Exercise description:
Only the closing part of the listing is wanted: reproduce exactly the line containing "total,3200,10900" and all lines below it.

Records to process:
<file path="src/hw/rtl/potc_pkg.sv">
// Shared types and constants for the priority-ordered chain table.
package potc_pkg;

  localparam int ID_BITS           = 8;
  localparam int PRI_BITS          = 8;
  localparam int CMD_W             = 2;
  localparam int HOOK_W            = 3;
  localparam int POS_W             = 4;
  localparam int STATUS_W          = 3;
  localparam int LEN_OUT_W         = 5;
  localparam int MAX_PER_CHAIN_DEF = 16;
  localparam int NUM_CHAINS_DEF    = 5;

  typedef enum logic [CMD_W-1:0] {
    CMD_REGISTER   = 2'd0,
    CMD_UNREGISTER = 2'd1,
    CMD_READ       = 2'd2,
    CMD_NOP        = 2'd3
  } cmd_e;

  typedef enum logic [STATUS_W-1:0] {
    ST_OK        = 3'd0,
    ST_FULL      = 3'd1,
    ST_BAD_HOOK  = 3'd2,
    ST_NOT_FOUND = 3'd3,
    ST_BAD_POS   = 3'd4
  } status_e;

  typedef enum logic [2:0] {
    S_IDLE,
    S_WALK,
    S_TAIL,
    S_READ,
    S_RESP
  } state_e;

  typedef struct packed {
    logic [ID_BITS-1:0]  id;
    logic [PRI_BITS-1:0] pri;
  } entry_t;

  // sequencer -> walk unit
  typedef struct packed {
    logic clear;   // start of a request
    logic step;    // read data of one entry is present
    logic insert;  // register walk (else unregister walk)
    logic tail;    // final write of an insert
  } walk_ctl_t;

  // walk unit -> sequencer
  typedef struct packed {
    logic wr_en;
    logic wr_prev;  // write goes one slot below the entry just read
    logic hit;      // insert point or matching id seen
  } walk_res_t;

endpackage

</file>
<file path="src/hw/rtl/potc_if.sv">
// Request and response channel interfaces.
interface potc_req_if;
  import potc_pkg::*;

  logic                valid;
  logic                ready;
  cmd_e                command;
  logic [HOOK_W-1:0]   hook;
  logic [ID_BITS-1:0]  entry_id;
  logic [PRI_BITS-1:0] entry_priority;
  logic [POS_W-1:0]    position;

  modport source (output valid, command, hook, entry_id, entry_priority, position,
                  input ready);
  modport sink   (input valid, command, hook, entry_id, entry_priority, position,
                  output ready);
endinterface

interface potc_rsp_if;
  import potc_pkg::*;

  logic                 valid;
  logic                 ready;
  status_e              status;
  logic [ID_BITS-1:0]   found_id;
  logic [PRI_BITS-1:0]  found_priority;
  logic [LEN_OUT_W-1:0] chain_length;

  modport source (output valid, status, found_id, found_priority, chain_length,
                  input ready);
  modport sink   (input valid, status, found_id, found_priority, chain_length,
                  output ready);
endinterface

</file>
<file path="src/hw/rtl/potc_ram.sv">
// Generic single-write, single-read RAM with registered read data.
module potc_ram #(
  parameter int WIDTH = 16,
  parameter int DEPTH = 80
) (
  input  logic                                   clk_i,
  input  logic                                   we_i,
  input  logic [((DEPTH > 1) ? $clog2(DEPTH) : 1)-1:0] waddr_i,
  input  logic [WIDTH-1:0]                       wdata_i,
  input  logic                                   re_i,
  input  logic [((DEPTH > 1) ? $clog2(DEPTH) : 1)-1:0] raddr_i,
  output logic [WIDTH-1:0]                       rdata_o
);

  logic [WIDTH-1:0] mem_q [DEPTH];
  logic [WIDTH-1:0] rdata_q;

  always_ff @(posedge clk_i) begin
    if (we_i) begin
      mem_q[waddr_i] <= wdata_i;
    end
    if (re_i) begin
      rdata_q <= mem_q[raddr_i];
    end
  end

  assign rdata_o = rdata_q;

endmodule

</file>
<file path="src/hw/rtl/potc_walk.sv">
// Walk unit: priority/id compare and carry register for insert and remove passes.
module potc_walk (
  input  logic                clk_i,
  input  logic                rst_ni,
  input  potc_pkg::walk_ctl_t ctl_i,
  input  potc_pkg::entry_t    key_i,
  input  potc_pkg::entry_t    rd_data_i,
  output potc_pkg::entry_t    wr_data_o,
  output potc_pkg::walk_res_t res_o
);
  import potc_pkg::*;

  logic   hit_q, hit_d;
  entry_t carry_q, carry_d;

  always_comb begin
    hit_d       = hit_q;
    carry_d     = carry_q;
    res_o       = '0;
    wr_data_o   = carry_q;
    if (ctl_i.step) begin
      if (ctl_i.insert) begin
        if (hit_q) begin
          // ripple: drop the carried entry here, pick up the one read
          res_o.wr_en = 1'b1;
          wr_data_o   = carry_q;
          carry_d     = rd_data_i;
        end else if (key_i.pri > rd_data_i.pri) begin
          res_o.wr_en = 1'b1;
          wr_data_o   = key_i;
          carry_d     = rd_data_i;
          hit_d       = 1'b1;
        end
      end else begin
        if (hit_q) begin
          // close the gap: move entry one slot up the list
          res_o.wr_en   = 1'b1;
          res_o.wr_prev = 1'b1;
          wr_data_o     = rd_data_i;
        end else if (key_i.id == rd_data_i.id) begin
          hit_d = 1'b1;
        end
      end
    end
    if (ctl_i.tail) begin
      res_o.wr_en = 1'b1;
      wr_data_o   = hit_q ? carry_q : key_i;
    end
    if (ctl_i.clear) begin
      hit_d = 1'b0;
    end
    res_o.hit = hit_q;
  end

  always_ff @(posedge clk_i or negedge rst_ni) begin
    if (!rst_ni) begin
      hit_q <= 1'b0;
    end else begin
      hit_q <= hit_d;
    end
  end

  always_ff @(posedge clk_i) begin
    carry_q <= carry_d;
  end

endmodule

</file>
<file path="src/hw/rtl/priority_ordered_chain_table.sv">
// Flow: a bad hook, full chain, no-op or read past length goes from S_IDLE straight to
//   S_RESP; a read passes through S_READ; a walk in S_WALK reads one entry per cycle
//   through the single RAM read port, then a register writes its last slot in S_TAIL
//   before S_RESP. The response register loads in S_RESP once the output is free.
// Throughput: one request in flight; the next is taken once the response is registered.
// Reset: chain lengths clear to zero at once; the entry RAM is not cleared and needs no pass.
module priority_ordered_chain_table #(
  parameter int MAX_PER_CHAIN = potc_pkg::MAX_PER_CHAIN_DEF,
  parameter int NUM_CHAINS    = potc_pkg::NUM_CHAINS_DEF
) (
  input  logic       clk_i,
  input  logic       rst_ni,
  potc_req_if.sink   req_i,
  potc_rsp_if.source rsp_o
);
  import potc_pkg::*;

  // length counter holds 0..MAX_PER_CHAIN
  localparam int LEN_W = $clog2(MAX_PER_CHAIN + 1);
  localparam int CH_W  = (NUM_CHAINS > 1) ? $clog2(NUM_CHAINS) : 1;
  localparam int DEPTH = NUM_CHAINS * MAX_PER_CHAIN;
  localparam int AW    = (DEPTH > 1) ? $clog2(DEPTH) : 1;

  // Sequencer state
  state_e           state_q, state_d;
  status_e          status_q, status_d;
  logic [LEN_W-1:0] clen_q, clen_d;   // length of the selected chain
  logic [LEN_W-1:0] idx_q, idx_d;     // next entry to read in a walk
  logic             pend_q, pend_d;   // RAM read data of entry idx_q-1 is present

  // Request fields captured at acceptance
  cmd_e             cmd_q;
  logic [CH_W-1:0]  ch_q;
  entry_t           key_q;
  logic [POS_W-1:0] pos_q;
  logic [AW-1:0]    base_q;           // first RAM row of the chain

  // Per-chain lengths, live in flops
  logic [LEN_W-1:0] lens_q [NUM_CHAINS];
  logic             lens_we;
  logic [LEN_W-1:0] lens_wval;

  // Response register
  logic                 rsp_valid_q;
  status_e              rsp_status_q;
  logic [ID_BITS-1:0]   rsp_id_q;
  logic [PRI_BITS-1:0]  rsp_pri_q;
  logic [LEN_OUT_W-1:0] rsp_len_q;
  logic                 rsp_load;

  // RAM and walk unit
  logic             ram_we, ram_re;
  logic [AW-1:0]    ram_waddr, ram_raddr;
  entry_t           ram_wdata, ram_rdata;
  entry_t           ram_wdata_w;
  walk_ctl_t        wctl;
  walk_res_t        wres;
  logic [LEN_W-1:0] wr_pos;

  // Decode of the incoming request
  logic             hook_ok;
  logic [CH_W-1:0]  in_ch;
  logic [LEN_W-1:0] in_len;
  logic             req_acc;

  assign hook_ok = 32'(req_i.hook) < 32'(NUM_CHAINS);
  assign in_ch   = CH_W'(req_i.hook);
  assign in_len  = hook_ok ? lens_q[in_ch] : '0;
  assign req_acc = req_i.valid && req_i.ready;

  assign req_i.ready = (state_q == S_IDLE);

  // Walk writes land on the entry just read, or one below it when closing a gap
  assign wr_pos = idx_q - (wres.wr_prev ? LEN_W'(2) : LEN_W'(1));

  always_comb begin
    state_d   = state_q;
    status_d  = status_q;
    clen_d    = clen_q;
    idx_d     = idx_q;
    pend_d    = 1'b0;
    lens_we   = 1'b0;
    lens_wval = clen_q;
    ram_we    = 1'b0;
    ram_waddr = base_q + AW'(wr_pos);
    ram_wdata = ram_rdata;
    ram_re    = 1'b0;
    ram_raddr = base_q + AW'(idx_q);
    wctl      = '0;
    rsp_load  = 1'b0;

    unique case (state_q)
      S_IDLE: begin
        if (req_i.valid) begin
          wctl.clear = 1'b1;
          idx_d      = '0;
          clen_d     = in_len;
          if (!hook_ok) begin
            status_d = ST_BAD_HOOK;
            state_d  = S_RESP;
          end else begin
            unique case (req_i.command)
              CMD_REGISTER: begin
                if (32'(in_len) >= 32'(MAX_PER_CHAIN)) begin
                  status_d = ST_FULL;
                  state_d  = S_RESP;
                end else begin
                  status_d = ST_OK;
                  state_d  = S_WALK;
                end
              end
              CMD_UNREGISTER: begin
                status_d = ST_OK;
                state_d  = S_WALK;
              end
              CMD_READ: begin
                if (32'(req_i.position) >= 32'(in_len)) begin
                  status_d = ST_BAD_POS;
                  state_d  = S_RESP;
                end else begin
                  status_d = ST_OK;
                  state_d  = S_READ;
                end
              end
              default: begin
                status_d = ST_OK;
                state_d  = S_RESP;
              end
            endcase
          end
        end
      end

      S_WALK: begin
        // one read issued and one read result handled per cycle
        ram_re      = idx_q < clen_q;
        wctl.step   = pend_q;
        wctl.insert = (cmd_q == CMD_REGISTER);
        ram_we      = wres.wr_en;
        ram_wdata   = ram_wdata_w;
        pend_d      = ram_re;
        if (ram_re) begin
          idx_d = idx_q + LEN_W'(1);
        end
        if (!ram_re && !pend_q) begin
          if (cmd_q == CMD_REGISTER) begin
            state_d = S_TAIL;
          end else begin
            if (wres.hit) begin
              clen_d    = clen_q - LEN_W'(1);
              lens_we   = 1'b1;
              lens_wval = clen_q - LEN_W'(1);
              status_d  = ST_OK;
            end else begin
              status_d  = ST_NOT_FOUND;
            end
            state_d = S_RESP;
          end
        end
      end

      S_TAIL: begin
        // last slot gets the carried entry, or the new one if it sorts last
        wctl.tail   = 1'b1;
        wctl.insert = 1'b1;
        ram_we      = 1'b1;
        ram_waddr   = base_q + AW'(clen_q);
        ram_wdata   = ram_wdata_w;
        clen_d      = clen_q + LEN_W'(1);
        lens_we     = 1'b1;
        lens_wval   = clen_q + LEN_W'(1);
        state_d     = S_RESP;
      end

      S_READ: begin
        ram_re    = 1'b1;
        ram_raddr = base_q + AW'(pos_q);
        state_d   = S_RESP;
      end

      S_RESP: begin
        // RAM read data holds here since no read is issued
        if (!rsp_valid_q || rsp_o.ready) begin
          rsp_load = 1'b1;
          state_d  = S_IDLE;
        end
      end

      default: begin
        state_d = S_IDLE;
      end
    endcase
  end

  potc_walk u_walk (
    .clk_i     (clk_i),
    .rst_ni    (rst_ni),
    .ctl_i     (wctl),
    .key_i     (key_q),
    .rd_data_i (ram_rdata),
    .wr_data_o (ram_wdata_w),
    .res_o     (wres)
  );

  potc_ram #(
    .WIDTH ($bits(entry_t)),
    .DEPTH (DEPTH)
  ) u_ram (
    .clk_i   (clk_i),
    .we_i    (ram_we),
    .waddr_i (ram_waddr),
    .wdata_i (ram_wdata),
    .re_i    (ram_re),
    .raddr_i (ram_raddr),
    .rdata_o (ram_rdata)
  );

  // Control state
  always_ff @(posedge clk_i or negedge rst_ni) begin
    if (!rst_ni) begin
      state_q     <= S_IDLE;
      status_q    <= ST_OK;
      clen_q      <= '0;
      idx_q       <= '0;
      pend_q      <= 1'b0;
      rsp_valid_q <= 1'b0;
      for (int i = 0; i < NUM_CHAINS; i++) begin
        lens_q[i] <= '0;
      end
    end else begin
      state_q     <= state_d;
      status_q    <= status_d;
      clen_q      <= clen_d;
      idx_q       <= idx_d;
      pend_q      <= pend_d;
      rsp_valid_q <= rsp_load || (rsp_valid_q && !rsp_o.ready);
      if (lens_we) begin
        lens_q[ch_q] <= lens_wval;
      end
    end
  end

  // Request capture and response payload
  always_ff @(posedge clk_i) begin
    if (req_acc) begin
      cmd_q     <= req_i.command;
      ch_q      <= in_ch;
      key_q.id  <= req_i.entry_id;
      key_q.pri <= req_i.entry_priority;
      pos_q     <= req_i.position;
      base_q    <= AW'(32'(in_ch) * MAX_PER_CHAIN);
    end
    if (rsp_load) begin
      rsp_status_q <= status_q;
      // found fields only on a successful read
      if (cmd_q == CMD_READ && status_q == ST_OK) begin
        rsp_id_q  <= ram_rdata.id;
        rsp_pri_q <= ram_rdata.pri;
      end else begin
        rsp_id_q  <= '0;
        rsp_pri_q <= '0;
      end
      rsp_len_q <= LEN_OUT_W'(clen_q);
    end
  end

  assign rsp_o.valid          = rsp_valid_q;
  assign rsp_o.status         = rsp_status_q;
  assign rsp_o.found_id       = rsp_id_q;
  assign rsp_o.found_priority = rsp_pri_q;
  assign rsp_o.chain_length   = rsp_len_q;

endmodule

</file>
<file path="src/flat_wrapper.sv">
// flat-port wrapper written by rule: the top's interface ports become plain ports
module priority_ordered_chain_table_flat import potc_pkg::*;
#(
  parameter int MAX_PER_CHAIN = potc_pkg::MAX_PER_CHAIN_DEF,
  parameter int NUM_CHAINS    = potc_pkg::NUM_CHAINS_DEF
)
  (clk_i, rst_ni, req_i_valid, req_i_command, req_i_hook, req_i_entry_id, req_i_entry_priority, req_i_position, req_i_ready, rsp_o_valid, rsp_o_status, rsp_o_found_id, rsp_o_found_priority, rsp_o_chain_length, rsp_o_ready);
  potc_req_if req_i_i ();
  potc_rsp_if rsp_o_i ();
  input  logic clk_i;
  input  logic rst_ni;
  input wire logic [$bits(req_i_i.valid)-1:0] req_i_valid;
  input wire logic [$bits(req_i_i.command)-1:0] req_i_command;
  input wire logic [$bits(req_i_i.hook)-1:0] req_i_hook;
  input wire logic [$bits(req_i_i.entry_id)-1:0] req_i_entry_id;
  input wire logic [$bits(req_i_i.entry_priority)-1:0] req_i_entry_priority;
  input wire logic [$bits(req_i_i.position)-1:0] req_i_position;
  output wire logic [$bits(req_i_i.ready)-1:0] req_i_ready;
  output wire logic [$bits(rsp_o_i.valid)-1:0] rsp_o_valid;
  output wire logic [$bits(rsp_o_i.status)-1:0] rsp_o_status;
  output wire logic [$bits(rsp_o_i.found_id)-1:0] rsp_o_found_id;
  output wire logic [$bits(rsp_o_i.found_priority)-1:0] rsp_o_found_priority;
  output wire logic [$bits(rsp_o_i.chain_length)-1:0] rsp_o_chain_length;
  input wire logic [$bits(rsp_o_i.ready)-1:0] rsp_o_ready;
  assign req_i_i.valid = req_i_valid;
  assign req_i_i.command = req_i_command;
  assign req_i_i.hook = req_i_hook;
  assign req_i_i.entry_id = req_i_entry_id;
  assign req_i_i.entry_priority = req_i_entry_priority;
  assign req_i_i.position = req_i_position;
  assign req_i_ready = req_i_i.ready;
  assign rsp_o_valid = rsp_o_i.valid;
  assign rsp_o_status = rsp_o_i.status;
  assign rsp_o_found_id = rsp_o_i.found_id;
  assign rsp_o_found_priority = rsp_o_i.found_priority;
  assign rsp_o_chain_length = rsp_o_i.chain_length;
  assign rsp_o_i.ready = rsp_o_ready;
  priority_ordered_chain_table #(.MAX_PER_CHAIN(MAX_PER_CHAIN), .NUM_CHAINS(NUM_CHAINS)) u_core (.clk_i(clk_i), .rst_ni(rst_ni), .req_i(req_i_i), .rsp_o(rsp_o_i));
endmodule
</file>
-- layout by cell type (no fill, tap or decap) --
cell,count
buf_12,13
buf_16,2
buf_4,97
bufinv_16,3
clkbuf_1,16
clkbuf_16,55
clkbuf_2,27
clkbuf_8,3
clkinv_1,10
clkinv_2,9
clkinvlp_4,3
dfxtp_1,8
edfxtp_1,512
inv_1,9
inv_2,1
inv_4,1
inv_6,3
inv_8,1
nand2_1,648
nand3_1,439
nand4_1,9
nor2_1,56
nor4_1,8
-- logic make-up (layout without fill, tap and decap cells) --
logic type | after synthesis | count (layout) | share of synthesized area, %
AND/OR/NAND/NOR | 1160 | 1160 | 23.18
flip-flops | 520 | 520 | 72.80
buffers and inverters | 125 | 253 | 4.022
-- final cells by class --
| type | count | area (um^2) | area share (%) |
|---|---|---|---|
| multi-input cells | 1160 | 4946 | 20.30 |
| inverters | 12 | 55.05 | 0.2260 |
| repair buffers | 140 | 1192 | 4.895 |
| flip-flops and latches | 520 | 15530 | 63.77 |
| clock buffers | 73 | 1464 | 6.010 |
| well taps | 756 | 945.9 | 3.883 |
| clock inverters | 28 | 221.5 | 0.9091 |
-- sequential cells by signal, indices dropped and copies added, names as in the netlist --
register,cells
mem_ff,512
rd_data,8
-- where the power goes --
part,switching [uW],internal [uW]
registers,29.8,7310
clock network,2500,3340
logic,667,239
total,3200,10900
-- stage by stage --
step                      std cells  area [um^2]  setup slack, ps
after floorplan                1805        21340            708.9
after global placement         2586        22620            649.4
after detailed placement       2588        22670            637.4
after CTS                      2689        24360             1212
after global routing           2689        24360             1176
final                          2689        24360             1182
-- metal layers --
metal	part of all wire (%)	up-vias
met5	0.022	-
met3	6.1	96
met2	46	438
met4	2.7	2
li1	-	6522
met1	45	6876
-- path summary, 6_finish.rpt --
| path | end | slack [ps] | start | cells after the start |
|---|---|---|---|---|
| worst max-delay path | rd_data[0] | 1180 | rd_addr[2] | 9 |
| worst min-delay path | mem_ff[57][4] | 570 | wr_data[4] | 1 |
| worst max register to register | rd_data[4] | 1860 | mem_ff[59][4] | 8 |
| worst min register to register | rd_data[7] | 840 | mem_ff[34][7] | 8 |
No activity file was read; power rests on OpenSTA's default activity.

Final answer:
total,3200,10900
-- stage by stage --
step                      std cells  area [um^2]  setup slack, ps
after floorplan                1805        21340            708.9
after global placement         2586        22620            649.4
after detailed placement       2588        22670            637.4
after CTS                      2689        24360             1212
after global routing           2689        24360             1176
final                          2689        24360             1182
-- metal layers --
metal	part of all wire (%)	up-vias
met5	0.022	-
met3	6.1	96
met2	46	438
met4	2.7	2
li1	-	6522
met1	45	6876
-- path summary, 6_finish.rpt --
| path | end | slack [ps] | start | cells after the start |
|---|---|---|---|---|
| worst max-delay path | rd_data[0] | 1180 | rd_addr[2] | 9 |
| worst min-delay path | mem_ff[57][4] | 570 | wr_data[4] | 1 |
| worst max register to register | rd_data[4] | 1860 | mem_ff[59][4] | 8 |
| worst min register to register | rd_data[7] | 840 | mem_ff[34][7] | 8 |
No activity file was read; power rests on OpenSTA's default activity.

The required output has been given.